+++ Data under study
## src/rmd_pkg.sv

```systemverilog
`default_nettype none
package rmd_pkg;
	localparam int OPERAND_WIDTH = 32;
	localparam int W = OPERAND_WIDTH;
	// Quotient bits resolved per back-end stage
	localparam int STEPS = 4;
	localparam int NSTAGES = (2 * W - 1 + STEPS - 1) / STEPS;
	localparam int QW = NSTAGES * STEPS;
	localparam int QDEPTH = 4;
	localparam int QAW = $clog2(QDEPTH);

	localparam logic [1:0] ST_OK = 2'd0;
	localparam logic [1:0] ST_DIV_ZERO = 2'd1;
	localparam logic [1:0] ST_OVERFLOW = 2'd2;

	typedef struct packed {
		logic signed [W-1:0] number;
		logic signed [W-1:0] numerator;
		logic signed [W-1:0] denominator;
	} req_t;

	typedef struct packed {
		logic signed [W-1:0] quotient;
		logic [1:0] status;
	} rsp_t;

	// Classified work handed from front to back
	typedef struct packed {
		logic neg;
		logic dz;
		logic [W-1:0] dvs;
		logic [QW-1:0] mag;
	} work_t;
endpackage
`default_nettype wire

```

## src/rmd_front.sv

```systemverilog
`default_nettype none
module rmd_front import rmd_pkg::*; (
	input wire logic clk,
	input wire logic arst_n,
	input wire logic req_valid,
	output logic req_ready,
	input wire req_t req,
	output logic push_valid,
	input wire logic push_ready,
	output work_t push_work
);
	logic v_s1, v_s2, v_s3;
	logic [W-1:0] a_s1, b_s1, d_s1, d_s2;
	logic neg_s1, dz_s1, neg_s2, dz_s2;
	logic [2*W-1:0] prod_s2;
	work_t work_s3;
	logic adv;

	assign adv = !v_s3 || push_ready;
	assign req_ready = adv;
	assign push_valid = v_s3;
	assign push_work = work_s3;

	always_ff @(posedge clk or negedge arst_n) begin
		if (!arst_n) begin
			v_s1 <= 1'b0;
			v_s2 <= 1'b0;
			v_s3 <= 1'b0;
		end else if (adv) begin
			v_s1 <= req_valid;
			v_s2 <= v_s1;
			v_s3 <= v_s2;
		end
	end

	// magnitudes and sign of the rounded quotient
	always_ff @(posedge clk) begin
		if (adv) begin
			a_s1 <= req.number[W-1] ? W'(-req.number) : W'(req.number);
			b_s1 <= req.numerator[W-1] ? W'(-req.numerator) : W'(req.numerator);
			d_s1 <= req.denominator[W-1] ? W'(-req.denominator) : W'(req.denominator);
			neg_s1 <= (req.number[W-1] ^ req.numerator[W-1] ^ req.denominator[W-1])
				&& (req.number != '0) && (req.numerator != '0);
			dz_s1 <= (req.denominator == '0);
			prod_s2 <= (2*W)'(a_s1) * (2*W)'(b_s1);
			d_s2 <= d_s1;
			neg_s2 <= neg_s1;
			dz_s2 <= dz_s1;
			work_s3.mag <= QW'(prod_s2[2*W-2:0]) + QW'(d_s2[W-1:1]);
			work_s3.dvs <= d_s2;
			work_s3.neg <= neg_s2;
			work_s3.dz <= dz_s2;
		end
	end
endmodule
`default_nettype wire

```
++++++
+++ Data under study
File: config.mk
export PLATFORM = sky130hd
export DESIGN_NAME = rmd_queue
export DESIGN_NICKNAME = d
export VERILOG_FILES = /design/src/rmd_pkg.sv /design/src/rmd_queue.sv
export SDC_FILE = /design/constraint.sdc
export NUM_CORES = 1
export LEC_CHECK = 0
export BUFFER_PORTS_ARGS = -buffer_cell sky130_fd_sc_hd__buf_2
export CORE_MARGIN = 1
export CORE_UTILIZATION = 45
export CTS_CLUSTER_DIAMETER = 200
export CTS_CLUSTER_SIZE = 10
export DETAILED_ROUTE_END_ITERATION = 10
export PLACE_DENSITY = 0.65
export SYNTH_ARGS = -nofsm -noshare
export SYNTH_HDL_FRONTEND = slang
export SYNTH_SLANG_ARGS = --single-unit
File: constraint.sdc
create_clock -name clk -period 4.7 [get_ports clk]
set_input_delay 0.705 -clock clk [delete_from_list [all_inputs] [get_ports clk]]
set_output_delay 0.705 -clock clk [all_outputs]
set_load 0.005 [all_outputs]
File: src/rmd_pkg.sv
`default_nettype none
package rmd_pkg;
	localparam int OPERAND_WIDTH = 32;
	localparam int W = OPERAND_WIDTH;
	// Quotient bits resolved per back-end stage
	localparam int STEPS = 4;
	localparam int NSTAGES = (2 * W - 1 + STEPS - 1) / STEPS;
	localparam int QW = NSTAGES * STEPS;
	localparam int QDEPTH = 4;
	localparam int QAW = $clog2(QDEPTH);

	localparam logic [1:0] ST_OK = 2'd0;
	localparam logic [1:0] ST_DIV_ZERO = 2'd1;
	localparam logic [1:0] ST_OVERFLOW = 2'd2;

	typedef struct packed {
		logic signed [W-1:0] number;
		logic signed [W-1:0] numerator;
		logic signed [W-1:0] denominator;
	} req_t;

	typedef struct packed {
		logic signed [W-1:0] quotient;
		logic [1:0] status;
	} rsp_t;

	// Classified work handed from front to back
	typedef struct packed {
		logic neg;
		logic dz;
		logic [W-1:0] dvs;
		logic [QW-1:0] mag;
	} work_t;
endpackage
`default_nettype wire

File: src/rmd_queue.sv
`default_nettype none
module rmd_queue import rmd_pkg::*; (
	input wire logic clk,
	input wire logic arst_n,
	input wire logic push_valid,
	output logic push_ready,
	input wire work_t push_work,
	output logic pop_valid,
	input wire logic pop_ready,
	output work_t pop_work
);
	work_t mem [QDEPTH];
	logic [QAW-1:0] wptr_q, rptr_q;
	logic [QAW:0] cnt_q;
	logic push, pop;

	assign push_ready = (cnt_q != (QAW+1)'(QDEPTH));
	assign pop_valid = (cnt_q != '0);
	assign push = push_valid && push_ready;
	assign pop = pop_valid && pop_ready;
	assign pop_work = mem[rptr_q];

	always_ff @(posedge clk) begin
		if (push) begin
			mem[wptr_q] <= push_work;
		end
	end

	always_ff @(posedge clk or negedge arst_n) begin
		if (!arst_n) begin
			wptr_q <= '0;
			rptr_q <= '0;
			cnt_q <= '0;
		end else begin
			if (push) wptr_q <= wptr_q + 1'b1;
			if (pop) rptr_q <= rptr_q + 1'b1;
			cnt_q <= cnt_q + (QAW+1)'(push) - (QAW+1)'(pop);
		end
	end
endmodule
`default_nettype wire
++++++
◆ Work instruction ◆
Write down, word for word, the lines above from the one containing "export SYNTH_ARGS = -nofsm -noshare" through the one containing "set_output_delay 0.705 -clock", both ends included.

◆ Answer for the task ◆
export SYNTH_ARGS = -nofsm -noshare
export SYNTH_HDL_FRONTEND = slang
export SYNTH_SLANG_ARGS = --single-unit
File: constraint.sdc
create_clock -name clk -period 4.7 [get_ports clk]
set_input_delay 0.705 -clock clk [delete_from_list [all_inputs] [get_ports clk]]
set_output_delay 0.705 -clock clk [all_outputs]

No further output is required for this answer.